Беседы комиссара вселяли в бойцов несокрушимую веру в победу советского народа. Не раз можно было видеть, как Михаил Михайлович в свободное от боев время собирал бойцов, выискивал среди них гармониста и организовывал нехитрые фронтовые развлечения. Живой, подвижный человек, он и сам частенько пускался в пляс. За простоту, доступность и любили его бойцы.
Под стать этому человеку с большой душой были другие политработники дивизии - Марченко, Щур, Коринь, Ржечук, Орделов. Думаю, что один из основных секретов их успешной политической работы заключался в том, что они умели подкрепить свое слово делом и сами бесстрашно действовали в бою. Я уже говорил о мужестве Олега Юльевича Кокушкина. А он был не одинок. За отвагу, проявленную в боях, инструктор политотдела Савелий Никитич Ржечук еще в декабре 1941 года был награжден орденом Ленина. Боевые награды имели Григорий Яковлевич Марченко, Андрей Константинович Щур и другие товарищи.
Многие лучшие бойцы-коммунисты выдвигались на политработу. Отважный разведчик Попов-Печер был назначен заместителем политрука разведроты. При этом примечательно, что политрук разведроты Петр Мудряк, в свою очередь, был выдвинут на строевую работу и стал командиром батальона.
У нас не было резкой грани между политработниками и строевыми командирами. Каждый коммунист в любую минуту был готов взять на себя воспитательную работу среди воинов. И точно так же каждый политработник, как только возникала необходимость, брал в руки оружие и во главе бойцов шел на врага.
Огромную помощь политработникам оказывали партийные организации подразделений. Не прошло и суток после переправы дивизии через Волгу, как в одном из подвалов разрушенного здания уже собралась дивизионная партийная комиссия. Она рассматривала заявления бойцов и командиров о приеме в партию. С тех пор заседания парткомиссии и партбюро в полках проводили регулярно. Какие только вопросы не решали на них: от приема в партию и до овладения бойцами тактикой уличных боев. Эти заседания проходили в нескольких сотнях метров от противника. Здесь же, на переднем крае, молодые коммунисты получали свои партийные документы.

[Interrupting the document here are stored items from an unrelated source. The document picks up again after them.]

--- config.mk ---
export PLATFORM = sky130hd
export DESIGN_NAME = ac_motor_carrier_gen_flat
export DESIGN_NICKNAME = d
export VERILOG_FILES = /design/src/rtl/ac_motor_carrier_gen_if.sv /design/src/rtl/ac_motor_carrier_gen.sv /design/src/flat_wrapper.sv
export SDC_FILE = /design/constraint.sdc
export NUM_CORES = 1
export LEC_CHECK = 0
export BUFFER_PORTS_ARGS = -buffer_cell sky130_fd_sc_hd__buf_2
export CORE_MARGIN = 2
export CORE_UTILIZATION = 42
export CTS_CLUSTER_SIZE = 30
export DETAILED_ROUTE_END_ITERATION = 10
export GPL_ROUTABILITY_DRIVEN = 0
export HOLD_SLACK_MARGIN = 0.12
export PLACE_DENSITY = 0.63
export SLEW_MARGIN = 40
export SYNTH_ARGS = -nofsm -noshare
export SYNTH_HDL_FRONTEND = slang
export SYNTH_SLANG_ARGS = --single-unit
--- constraint.sdc ---
create_clock -name CLK -period 9.5 [get_ports CLK]
set_input_delay 1.9 -clock CLK [delete_from_list [all_inputs] [get_ports CLK]]
set_output_delay 1.9 -clock CLK [all_outputs]
set_load 0.02 [all_outputs]
--- src/rtl/ac_motor_carrier_gen_if.sv ---
// ac_motor_carrier_gen_if
//   Control and carrier bundle of the AC motor carrier generator.
//   master : control loop side, which drives ENABLE/MODE/STEP and receives the carriers.
//   slave  : generator side.
//   ENABLE  run carrier (low = idle)
//   MODE    0 = triangle, 1 = sawtooth
//   STEP    unsigned level increment per clock
//   CARRIER packed signed carriers, channel k at [k*OUTPUT_BITS +: OUTPUT_BITS]
//   PEAK    pulse with LMAX on CARRIER (triangle only)
//   VALLEY  pulse with LMIN on CARRIER
//   LOCK    carrier running and phase-aligned
interface ac_motor_carrier_gen_if #(
    parameter int unsigned OUTPUT_BITS = 24,
    parameter int unsigned LEVEL_BITS  = 13,
    parameter int unsigned CHANNELS    = 3
);
    logic                              ENABLE;
    logic                              MODE;
    logic [LEVEL_BITS-2:0]             STEP;
    logic [CHANNELS*OUTPUT_BITS-1:0]   CARRIER;
    logic                              PEAK;
    logic                              VALLEY;
    logic                              LOCK;

    modport master (
        output ENABLE, MODE, STEP,
        input  CARRIER, PEAK, VALLEY, LOCK
    );

    modport slave (
        input  ENABLE, MODE, STEP,
        output CARRIER, PEAK, VALLEY, LOCK
    );
endinterface

--- src/rtl/ac_motor_carrier_gen.sv ---
// ac_motor_carrier_gen
//   Multi-channel PWM carrier generator. One shared signed level counter runs a
//   triangle or sawtooth between LMIN and LMAX with a runtime step size; step and
//   mode are shadowed and only take effect at the carrier valley. Each channel is
//   the scaled level, optionally negated for interleaved legs.
//   CLK    rising-edge system clock
//   RST_N  asynchronous active-low reset
//   cbus   slave side of ac_motor_carrier_gen_if (ENABLE/MODE/STEP in,
//          CARRIER/PEAK/VALLEY/LOCK out)
module ac_motor_carrier_gen #(
    parameter int unsigned         OUTPUT_BITS = 24,
    parameter int unsigned         LEVEL_BITS  = 13,
    parameter int unsigned         CHANNELS    = 3,
    parameter logic [CHANNELS-1:0] PHASE_INV   = '0
) (
    input  logic                 CLK,
    input  logic                 RST_N,
    ac_motor_carrier_gen_if.slave cbus
);

    localparam int unsigned W = LEVEL_BITS + 1;
    localparam logic signed [W-1:0] LMAX_W = W'((1 << (LEVEL_BITS - 1)) - 1);
    localparam logic signed [W-1:0] LMIN_W = -LMAX_W;

    typedef enum logic { DIR_UP, DIR_DOWN } dir_e;
    typedef enum logic { MODE_TRI, MODE_SAW } mode_e;

    // Counter stage
    logic signed [LEVEL_BITS-1:0] cnt_q, cnt_d;
    dir_e                         dir_q, dir_d;
    logic [LEVEL_BITS-2:0]        step_sh_q, step_sh_d;
    mode_e                        mode_sh_q, mode_sh_d;
    logic                         peak_f_q, peak_f_d;
    logic                         valley_f_q, valley_f_d;

    // Output stage
    logic [CHANNELS*OUTPUT_BITS-1:0] carrier_q, carrier_d;
    logic                            peak_q, valley_q, lock_q;

    logic [LEVEL_BITS-2:0]        step_eff;
    logic signed [W-1:0]          cnt_ext, step_ext, sum, diff;
    logic signed [LEVEL_BITS-1:0] lvl_k;
    logic signed [OUTPUT_BITS-1:0] ext_k;

    assign step_eff = (step_sh_q == '0) ? (LEVEL_BITS-1)'(1) : step_sh_q;
    assign cnt_ext  = {cnt_q[LEVEL_BITS-1], cnt_q};
    assign step_ext = {2'b00, step_eff};
    // One guard bit keeps cnt +/- step exact, so the clamp compares never see a wrap.
    assign sum      = cnt_ext + step_ext;
    assign diff     = cnt_ext - step_ext;

    always_comb begin
        cnt_d      = cnt_q;
        dir_d      = dir_q;
        step_sh_d  = step_sh_q;
        mode_sh_d  = mode_sh_q;
        peak_f_d   = 1'b0;
        valley_f_d = 1'b0;
        if (!cbus.ENABLE) begin
            cnt_d     = '0;
            dir_d     = DIR_UP;
            step_sh_d = cbus.STEP;
            mode_sh_d = mode_e'(cbus.MODE);
        end else if (mode_sh_q == MODE_SAW) begin
            dir_d = DIR_UP;
            if (sum >= LMAX_W) begin
                cnt_d      = LMIN_W[LEVEL_BITS-1:0];
                valley_f_d = 1'b1;
                step_sh_d  = cbus.STEP;
                mode_sh_d  = mode_e'(cbus.MODE);
            end else begin
                cnt_d = sum[LEVEL_BITS-1:0];
            end
        end else if (dir_q == DIR_UP) begin
            if (sum >= LMAX_W) begin
                cnt_d    = LMAX_W[LEVEL_BITS-1:0];
                dir_d    = DIR_DOWN;
                peak_f_d = 1'b1;
            end else begin
                cnt_d = sum[LEVEL_BITS-1:0];
            end
        end else begin
            if (diff <= LMIN_W) begin
                cnt_d      = LMIN_W[LEVEL_BITS-1:0];
                dir_d      = DIR_UP;
                valley_f_d = 1'b1;
                step_sh_d  = cbus.STEP;
                mode_sh_d  = mode_e'(cbus.MODE);
            end else begin
                cnt_d = diff[LEVEL_BITS-1:0];
            end
        end
    end

    always_comb begin
        carrier_d = '0;
        lvl_k     = '0;
        ext_k     = '0;
        if (cbus.ENABLE) begin
            for (int unsigned k = 0; k < CHANNELS; k++) begin
                lvl_k = PHASE_INV[k] ? -cnt_q : cnt_q;
                ext_k = OUTPUT_BITS'(lvl_k);
                carrier_d[k*OUTPUT_BITS +: OUTPUT_BITS] = ext_k <<< (OUTPUT_BITS - LEVEL_BITS);
            end
        end
    end

    always_ff @(posedge CLK or negedge RST_N) begin
        if (!RST_N) begin
            cnt_q      <= '0;
            dir_q      <= DIR_UP;
            step_sh_q  <= (LEVEL_BITS-1)'(1);
            mode_sh_q  <= MODE_TRI;
            peak_f_q   <= 1'b0;
            valley_f_q <= 1'b0;
            carrier_q  <= '0;
            peak_q     <= 1'b0;
            valley_q   <= 1'b0;
            lock_q     <= 1'b0;
        end else begin
            cnt_q      <= cnt_d;
            dir_q      <= dir_d;
            step_sh_q  <= step_sh_d;
            mode_sh_q  <= mode_sh_d;
            peak_f_q   <= peak_f_d;
            valley_f_q <= valley_f_d;
            carrier_q  <= carrier_d;
            // Flags ride one stage behind cnt so pulses line up with the extreme on CARRIER;
            // a flag pending when ENABLE drops is swallowed.
            peak_q     <= cbus.ENABLE & peak_f_q;
            valley_q   <= cbus.ENABLE & valley_f_q;
            lock_q     <= cbus.ENABLE & (lock_q | valley_f_q);
        end
    end

    assign cbus.CARRIER = carrier_q;
    assign cbus.PEAK    = peak_q;
    assign cbus.VALLEY  = valley_q;
    // Gated combinationally so LOCK drops the moment ENABLE does.
    assign cbus.LOCK    = lock_q & cbus.ENABLE;

endmodule

--- src/flat_wrapper.sv ---
// flat-port wrapper written by rule: the top's interface ports become plain ports
module ac_motor_carrier_gen_flat 
#(
    parameter int unsigned         OUTPUT_BITS = 24,
    parameter int unsigned         LEVEL_BITS  = 13,
    parameter int unsigned         CHANNELS    = 3,
    parameter logic [CHANNELS-1:0] PHASE_INV   = '0
)
  (CLK, RST_N, cbus_ENABLE, cbus_MODE, cbus_STEP, cbus_CARRIER, cbus_PEAK, cbus_VALLEY, cbus_LOCK);
  ac_motor_carrier_gen_if #(.OUTPUT_BITS(OUTPUT_BITS), .LEVEL_BITS(LEVEL_BITS), .CHANNELS(CHANNELS)) cbus_i ();
  input  logic CLK;
  input  logic RST_N;
  input wire logic [$bits(cbus_i.ENABLE)-1:0] cbus_ENABLE;
  input wire logic [$bits(cbus_i.MODE)-1:0] cbus_MODE;
  input wire logic [$bits(cbus_i.STEP)-1:0] cbus_STEP;
  output wire logic [$bits(cbus_i.CARRIER)-1:0] cbus_CARRIER;
  output wire logic [$bits(cbus_i.PEAK)-1:0] cbus_PEAK;
  output wire logic [$bits(cbus_i.VALLEY)-1:0] cbus_VALLEY;
  output wire logic [$bits(cbus_i.LOCK)-1:0] cbus_LOCK;
  assign cbus_i.ENABLE = cbus_ENABLE;
  assign cbus_i.MODE = cbus_MODE;
  assign cbus_i.STEP = cbus_STEP;
  assign cbus_CARRIER = cbus_i.CARRIER;
  assign cbus_PEAK = cbus_i.PEAK;
  assign cbus_VALLEY = cbus_i.VALLEY;
  assign cbus_LOCK = cbus_i.LOCK;
  ac_motor_carrier_gen #(.OUTPUT_BITS(OUTPUT_BITS), .LEVEL_BITS(LEVEL_BITS), .CHANNELS(CHANNELS), .PHASE_INV(PHASE_INV)) u_core (.CLK(CLK), .RST_N(RST_N), .cbus(cbus_i));
endmodule
## Yosys cells after proc, flatten, opt, wreduce, memory -nomap -nowiden

Cells that the tools add are included.

- Input bits: 16
- Bits in registers: 104
- Logic and storage cells: 54
- Output and inout port bits: 75

- Mux-type cells: 30
- Bitwise logic cells: 5
- Reductions and logical operators: 2
- $add $sub $neg: 2
- Eq/ne operators: 3
- Order comparisons: 2

Operators with widths:

| cell | number |
|---|---|
| 13-bit two-way mux | 6 |
| 12-bit two-way mux | 6 |
| 72-bit two-way mux | 1 |
| 1-bit two-way mux | 17 |
| 13-bit by 13-bit adder with 14-bit output | 1 |
| 14-bit by 13-bit >= comparator with 1-bit output (second input constant) | 1 |
| 14-bit by 13-bit <= comparator with 1-bit output (second input constant) | 1 |
| 13-bit by 13-bit subtractor with 14-bit output | 1 |
| 12-bit logical NOT | 1 |
| 3-bit by 1-bit inequality test with 1-bit output (second input constant) | 2 |
| 1-bit AND | 4 |
| 3-bit inequality test (second input constant) | 1 |
| 3-bit AND reduction | 1 |
| 1-bit bitwise OR | 1 |

## Depth between registers and ports, before layout

- Depth in word-level cells: 8
- Depth in mapped cells: 15
- Depth with buffers taken out: 14

## Worst setup path after synthesis

No wires, ideal clock.

- Path type: in2out
- From: in cbus_ENABLE
- To: out cbus_LOCK
- Required time: 7.600 ns
- Cell stages on the path: 2
- Path buffers: 1
- Slack: 5.240 ns
- Arrival time: 2.360 ns
- Cell sequence: clkbuf_1 > and2_1

- Longest elaborated chain between the ends: 1

RTL lines:

| element | RTL line | RTL |
|---|---|---|
| start, declared | flat_wrapper.sv:13 | `input wire logic [$bits(cbus_i.ENABLE)-1:0] cbus_ENABLE;` |
| 1-bit AND | ac_motor_carrier_gen.sv:140 | `assign cbus.LOCK = lock_q & cbus.ENABLE;` |
| end, declared | flat_wrapper.sv:19 | `output wire logic [$bits(cbus_i.LOCK)-1:0] cbus_LOCK;` |

No other way between the ends.

## Final worst setup path

- From: reg u_core.step_sh_q[10]
- To: reg u_core.step_sh_q[9]

- Longest elaborated chain between the ends: 6
- Elaborated cells on any way between the ends: 9
- Those cells by class: 2 x add/sub; 2 x order compare; 2 x eq/ne; 1 x mux; 2 x reduce/logical

RTL lines:

| element | RTL line | RTL |
|---|---|---|
| start, declared | ac_motor_carrier_gen.sv:31 | `logic [LEVEL_BITS-2:0] step_sh_q, step_sh_d;` |
| start signal, assigned | ac_motor_carrier_gen.sv:112 | `step_sh_q <= (LEVEL_BITS-1)'(1);` |
| start signal, assigned | ac_motor_carrier_gen.sv:123 | `step_sh_q <= step_sh_d;` |
| 12-bit logical NOT | ac_motor_carrier_gen.sv:45 | `assign step_eff = (step_sh_q == '0) ? (LEVEL_BITS-1)'(1) : step_sh_q;` |
| 12-bit two-way mux (*) | ac_motor_carrier_gen.sv:45 |  |
| 13-bit by 13-bit adder with 14-bit output / 13-bit by 13-bit subtractor with 14-bit output (equally long branches) | ac_motor_carrier_gen.sv:49, ac_motor_carrier_gen.sv:50 |  |
| 14-bit by 13-bit >= comparator with 1-bit output / 14-bit by 13-bit <= comparator with 1-bit output (equally long branches) | ac_motor_carrier_gen.sv:66, ac_motor_carrier_gen.sv:83 |  |
| 3-bit inequality test (no source line) / 3-bit by 1-bit inequality test with 1-bit output (equally long branches) | n/a |  |
| 3-bit AND reduction (no source line) (*) | n/a |  |

Every way passes the cells marked *; elsewhere a longest branch is shown, timed or not.
A chain may end at the register's enable or synchronous reset.

==> impl_metrics.env <==
export IMPL_final_hold_violation_count=0
export IMPL_grt_start_max_net_pins=46
export IMPL_rsz0062_at_grt="false"
export IMPL_layout_nets=464
export IMPL_max_slew_margin_pct=61.7
export IMPL_critical_path_class="register to register"
export IMPL_place_port_buffers=57
export IMPL_timing_critical_path_required_ns=9.70
export IMPL_area_delta_synth_final_pct=2.21
export IMPL_path_clk_slew_ns=0.10
export IMPL_floorplan_die_area_um2=9510
export IMPL_finalCriticalPeriod_ns=4.69
export IMPL_post_layout_nonfiller_instances=530
export IMPL_worstHoldPathType="register to register"
export IMPL_vias_per_cell=5.30
export IMPL_post_drt_antenna_nets=0
export IMPL_die_y_um=97.5
export IMPL_async_reset_ff_share_pct=100
export IMPL_setup_ws_ns=4.81
export IMPL_worst_ep_arrival_time_ns=4.89
export IMPL_mean_routed_wirelength_per_cell_um=15.3
export IMPL_tritoncts_num_buffers=5
export IMPL_count_of_flip_flops_with_a_built_in_enable_after_synthesis=0
export IMPL_finClkSkew_ns=0.00820
export IMPL_number_of_placement_rows=34
export IMPL_drv_max_cap_violation_count=0
export IMPL_netlist_cell_type_count=60
export IMPL_number_of_antenna_violations_at_the_first_check_in_global_routing=0
export IMPL_grt_use_total_pct=16.7
export IMPL_grt_first_pass_wirelength_mm=12.9
export IMPL_firstDrtPassIters=4
export IMPL_cts_resized_gates=0
export IMPL_antennaDiodeCount=0
export IMPL_multi_input_comb_area_um2=2000
export IMPL_clock_tree_root_cell="sky130_fd_sc_hd__clkbuf_8"
export IMPL_drt_iter0_markers=172
export IMPL_detail_route_wirelength_mm=8.14
export IMPL_postPlaceCellArea_um2=3660
export IMPL_final_core_util_pct=43.7
export IMPL_p_total_mw=1.28
export IMPL_worstMarginPinSlew_ns=0.575
export IMPL_area_of_the_mapped_netlist_um2=3670
export IMPL_status="finished, final reports clean"
export IMPL_core_area_um2=8590
export IMPL_synthCells=409
export IMPL_clock_tree_htree_level_count=2
export IMPL_tritoncts_clock_tree="built"
export IMPL_number_of_setup_violations_in_the_final_report=0
export IMPL_hpwl_mm=6.12
export IMPL_cts_hold_repair_buffers=0
export IMPL_cp_max_fo=13
export IMPL_final_fill_count=867
export IMPL_postSynth_topFlopCell="sky130_fd_sc_hd__dfrtp_1"
export IMPL_cts_repair_timing_setup_buffer_count=0
export IMPL_endpoint_kind="register"
export IMPL_synth_seq_area_share_pct=30.7
export IMPL_clk_latency_ns=0.31
export IMPL_period_share_pct=49.3
export IMPL_final_max_slew_viol_count=0
export IMPL_post_route_cells_drive_above_1_share_pct=21.6
export IMPL_power_ir_vdd_worst_v=0.000164
export IMPL_dp_slack_ns=4.79
export IMPL_first_global_vias=2525
export IMPL_initial_cell_density_of_the_core_pct=42.8
export IMPL_overflow=0
export IMPL_ys_ff_latch=45
export IMPL_sequential_cell_area_um2=1130
export IMPL_critPathLaunchType="register"
export IMPL_dp_cells=522
export IMPL_postSynthAreaPerCell_um2=8.98
export IMPL_total_via_count_in_the_routed_design=2810
export IMPL_power_density_nw_per_um2=342
export IMPL_cts_sink_count=45
export IMPL_drc_errors=0
export IMPL_synth_warning_count=0
export IMPL_cts_root_to_sink_buffers=2
export IMPL_total_leakage_power_nw=1.87
export IMPL_worst_hold_slack_ns=0.463
export IMPL_setup_tns_final_ns=0
export IMPL_fmaxAchievable_mhz=213
export IMPL_die_w_um=97.5
export IMPL_final_design_area_no_fill_um2=3760
export IMPL_boundaryPins=91
[worst max-delay path: stages, from the launching register on]
cell	delay, ns
sky130_fd_sc_hd__dfrtp_1	0.43
sky130_fd_sc_hd__nor4_1	0.42
sky130_fd_sc_hd__a31o_2	0.24
sky130_fd_sc_hd__ha_1	0.17
sky130_fd_sc_hd__inv_1	0.06
sky130_fd_sc_hd__fa_1	0.40
sky130_fd_sc_hd__o21bai_1	0.21
sky130_fd_sc_hd__nand2_1	0.12
sky130_fd_sc_hd__a211oi_1	0.40
sky130_fd_sc_hd__o21ai_0	0.16
sky130_fd_sc_hd__a2111oi_0	0.42
sky130_fd_sc_hd__nand4bb_1	0.27
sky130_fd_sc_hd__nand4_1	0.46
sky130_fd_sc_hd__nand2_2	0.41
sky130_fd_sc_hd__mux2_4	0.41
[power breakdown]
| part | internal (mW) | switching [mW] |
|---|---|---|
| combinational | 0.327 | 0.518 |
| clock | 0.0538 | 0.0771 |
| sequential | 0.248 | 0.0603 |
| total | 0.629 | 0.656 |
[final cells by class]
cell class	count	area share [%]
clock buffers	5	1.83
flip-flops and latches	45	30.0
clock inverters	3	0.666
repair buffers	57	7.66
multi-input cells	283	53.3
inverters	29	2.90
well taps	108	3.60
[Yosys cell counts (all sizes together) (6+ instances only)]
master | n | area (µm²)
a21oi | 21 | 109
and2 | 20 | 125
buf | 64 | 480
clkbuf | 20 | 75.1
dfrtp | 44 | 1100
ha | 25 | 313
inv | 29 | 109
mux2 | 13 | 188
nand2 | 16 | 65.1
nand3 | 7 | 35.0
nor2 | 12 | 45.0
nor2b | 6 | 37.5
nor3 | 14 | 70.1
nor4 | 6 | 37.5
o21a | 7 | 52.6
o21ai | 14 | 70.1
xnor2 | 10 | 87.6
[sequential cells by signal, summed over array words and instances (netlist names)]
signal	flops
u_core.dir_q	1
u_core.mode_sh_q	1
u_core.peak_f_q	1
u_core.cnt_q	13
u_core.lock_q	1
u_core.cbus.VALLEY	1
u_core.cbus.PEAK	1
u_core.valley_f_q	1
u_core.cbus.CARRIER	13
u_core.step_sh_q	12
[cells by family (layout without fill, tap and decap cells)]
| logic type | Yosys count | count (layout) | share of synthesized area [%] |
|---|---|---|---|
| buf+inv | 113 | 94 | 18.1 |
| simple gates | 103 | 103 | 15.5 |
| compound gates | 94 | 94 | 17.8 |
| flops | 45 | 45 | 30.7 |
| fa+ha+maj | 27 | 27 | 9.60 |
| xor+xnor | 13 | 13 | 3.10 |
| mux | 13 | 13 | 5.11 |
| other cells | 1 | 33 | 0.102 |
[routing by layer]
| metal | global-route usage, % | vias up | wire length (µm) |
|---|---|---|---|
| met2 | 26.4 | 105 | 3700 |
| met1 | 24.1 | 1340 | 3810 |
| met3 | 2.09 | 14 | 464 |
| met4 | 5.02 | 0 | 158 |
| li1 | - | 1351 | - |
| met5 | 0 | - | 0 |
[path summary, 6_finish.rpt]
path	start	end	slack (ns)	cells after the start
min in group asynchronous	RST_N	u_core.cbus.CARRIER[70]	1.58	1
max in group asynchronous	RST_N	u_core.step_sh_q[0]	7.53	1
min	u_core.peak_f_q	u_core.cbus.PEAK	0.46	1
max reg2reg	u_core.step_sh_q[10]	u_core.step_sh_q[9]	4.81	14
min reg2reg	u_core.peak_f_q	u_core.cbus.PEAK	0.46	1
max	u_core.step_sh_q[10]	u_core.step_sh_q[9]	4.81	14
[cell usage in the layout, fill, tap and decap left out, types with 4 or more instances in the layout]
cell / n
sky130_fd_sc_hd__buf_2: 56
sky130_fd_sc_hd__dfrtp_1: 44
sky130_fd_sc_hd__or2_2: 4
sky130_fd_sc_hd__nor2b_1: 6
sky130_fd_sc_hd__nor4_1: 6
sky130_fd_sc_hd__nand4_1: 4
sky130_fd_sc_hd__nand3_1: 7
sky130_fd_sc_hd__nor2_1: 12
sky130_fd_sc_hd__o22ai_1: 5
sky130_fd_sc_hd__conb_1: 33
sky130_fd_sc_hd__a21oi_1: 20
sky130_fd_sc_hd__inv_1: 29
sky130_fd_sc_hd__nor3_1: 14
sky130_fd_sc_hd__o21a_1: 7
sky130_fd_sc_hd__and2_1: 20
sky130_fd_sc_hd__xnor2_1: 10
sky130_fd_sc_hd__a211oi_1: 4
sky130_fd_sc_hd__clkbuf_8: 5
sky130_fd_sc_hd__a221o_1: 5
sky130_fd_sc_hd__o21ai_0: 14
sky130_fd_sc_hd__nand2_1: 14
sky130_fd_sc_hd__mux2_4: 11
sky130_fd_sc_hd__o211ai_1: 5
sky130_fd_sc_hd__ha_1: 25
Power figures use the tool's default switching activity.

Руководители политорганов дивизии сумели найти необходимые формы политической агитации применительно к специфике боев в городе. Действия мелкими группами, характерные для городских боев, требовали изменения методов массовой работы. Индивидуальные беседы с бойцами, "письмо-летучка", отражающая успехи отдельных бойцов и целых групп, "боевые листки", рассказывающие о действиях гвардейцев, громкая читка газет, а иногда и книг - все это приобрело в наших условиях еще большее значение. Политработникам хорошо удалось наладить работу стенной печати в подразделениях. Много интересных материалов из жизни воинов опубликовала и дивизионная газета, которой руководил Орделов.

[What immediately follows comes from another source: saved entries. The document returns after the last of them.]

[src/rtl/vga_pattern_gen.sv]
// VGA test-pattern burst generator: streams one frame of RGB565 words
// per accepted start pulse, paced by the memory-side wr_en handshake.
module vga_pattern_gen #(
  parameter int H_ACTIVE = 1024,
  parameter int LINES    = 40
) (
  input  logic        clk,
  input  logic        rst,
  input  logic        start_i,
  input  logic [1:0]  mode_i,
  input  logic        wr_en,
  output logic        data_en,
  output logic [15:0] dout,
  output logic        busy_o,
  output logic        done_o,
  output logic [7:0]  frame_cnt_o,
  output logic        overrun_o
);

  localparam int N   = H_ACTIVE * LINES;
  localparam int CW  = (N > 1) ? $clog2(N) : 1;
  localparam int BAR = H_ACTIVE / 8;
  localparam int BW  = (BAR > 1) ? $clog2(BAR) : 1;

  typedef enum logic [1:0] {IDLE, RUN, DONE} state_t;

  state_t          state_q, state_d;
  logic [1:0]      mode_q, mode_d;
  logic [10:0]     x_q, x_d;
  logic [7:0]      y_q, y_d;
  logic [CW-1:0]   cnt_q, cnt_d;
  logic [2:0]      bar_q, bar_d;
  logic [BW-1:0]   bcnt_q, bcnt_d;
  logic            data_en_q, data_en_d;
  logic [15:0]     dout_q, dout_d;
  logic            busy_q, busy_d;
  logic            done_q, done_d;
  logic [7:0]      frame_q, frame_d;
  logic            ovr_q, ovr_d;

  logic [15:0]     bar_rgb;
  logic [15:0]     pix;
  logic            x_last;
  logic            bcnt_last;
  logic            cnt_last;

  assign x_last    = (x_q == 11'(H_ACTIVE - 1));
  assign bcnt_last = (bcnt_q == BW'(BAR - 1));
  assign cnt_last  = (cnt_q == CW'(N - 1));

  always_comb begin
    bar_rgb = 16'h0000;
    unique case (bar_q)
      3'd0:    bar_rgb = 16'hFFFF;
      3'd1:    bar_rgb = 16'hFFE0;
      3'd2:    bar_rgb = 16'h07FF;
      3'd3:    bar_rgb = 16'h07E0;
      3'd4:    bar_rgb = 16'hF81F;
      3'd5:    bar_rgb = 16'hF800;
      3'd6:    bar_rgb = 16'h001F;
      default: bar_rgb = 16'h0000;
    endcase
  end

  always_comb begin
    pix = 16'h0000;
    unique case (mode_q)
      2'd0:    pix = bar_rgb;
      2'd1:    pix = {x_q[9:5], y_q[5:0], frame_q[4:0]};
      2'd2:    pix = (x_q[4] ^ y_q[4]) ? 16'hFFFF : 16'h0000;
      default: pix = {frame_q[4:0], 6'h00, ~frame_q[4:0]};
    endcase
  end

  always_comb begin
    state_d   = state_q;
    mode_d    = mode_q;
    x_d       = x_q;
    y_d       = y_q;
    cnt_d     = cnt_q;
    bar_d     = bar_q;
    bcnt_d    = bcnt_q;
    data_en_d = 1'b0;
    dout_d    = dout_q;
    done_d    = 1'b0;
    frame_d   = frame_q;
    ovr_d     = ovr_q;
    unique case (state_q)
      IDLE: begin
        if (start_i) begin
          state_d = RUN;
          mode_d  = mode_i;
          x_d     = '0;
          y_d     = '0;
          cnt_d   = '0;
          bar_d   = '0;
          bcnt_d  = '0;
        end
      end
      RUN: begin
        if (start_i) ovr_d = 1'b1;
        if (wr_en) begin
          data_en_d = 1'b1;
          dout_d    = pix;
          cnt_d     = cnt_q + 1'b1;
          if (x_last) begin
            x_d    = '0;
            y_d    = y_q + 8'd1;
            bar_d  = '0;
            bcnt_d = '0;
          end else begin
            x_d = x_q + 11'd1;
            if (bcnt_last) begin
              bcnt_d = '0;
              bar_d  = bar_q + 3'd1;
            end else begin
              bcnt_d = bcnt_q + 1'b1;
            end
          end
          if (cnt_last) state_d = DONE;
        end
      end
      DONE: begin
        if (start_i) ovr_d = 1'b1;
        done_d  = 1'b1;
        frame_d = frame_q + 8'd1;
        state_d = IDLE;
      end
      default: state_d = IDLE;
    endcase
    busy_d = (state_d == RUN);
  end

  always_ff @(posedge clk) begin
    if (rst) begin
      state_q   <= IDLE;
      mode_q    <= '0;
      x_q       <= '0;
      y_q       <= '0;
      cnt_q     <= '0;
      bar_q     <= '0;
      bcnt_q    <= '0;
      data_en_q <= 1'b0;
      dout_q    <= '0;
      busy_q    <= 1'b0;
      done_q    <= 1'b0;
      frame_q   <= '0;
      ovr_q     <= 1'b0;
    end else begin
      state_q   <= state_d;
      mode_q    <= mode_d;
      x_q       <= x_d;
      y_q       <= y_d;
      cnt_q     <= cnt_d;
      bar_q     <= bar_d;
      bcnt_q    <= bcnt_d;
      data_en_q <= data_en_d;
      dout_q    <= dout_d;
      busy_q    <= busy_d;
      done_q    <= done_d;
      frame_q   <= frame_d;
      ovr_q     <= ovr_d;
    end
  end

  assign data_en     = data_en_q;
  assign dout        = dout_q;
  assign busy_o      = busy_q;
  assign done_o      = done_q;
  assign frame_cnt_o = frame_q;
  assign overrun_o   = ovr_q;

endmodule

Когда дивизия перешла к прочной обороне и были сооружены блиндажи и землянки, политработники оборудовали Ленинские комнаты, где читали политическую и художественную литературу, агитаторы проводили беседы. Здесь же бойцы могли почитать и отдохнуть, послушать патефон, сыграть в шашки, шахматы, домино. Как правило, на столах всегда имелись карандаши, бумага и конверты, это позволяло бойцам в спокойной обстановке написать письмо на родину.
Многообразна была жизнь в сражавшемся городе. Да, именно жизнь! Жизнь вопреки смерти, жизнь - во имя победы!
* * *
Однажды связной мне доложил:
- Вас требует к телефону командующий!
Голос Василия Ивановича Чуйкова звучал строго, казалось, он чем-то был недоволен.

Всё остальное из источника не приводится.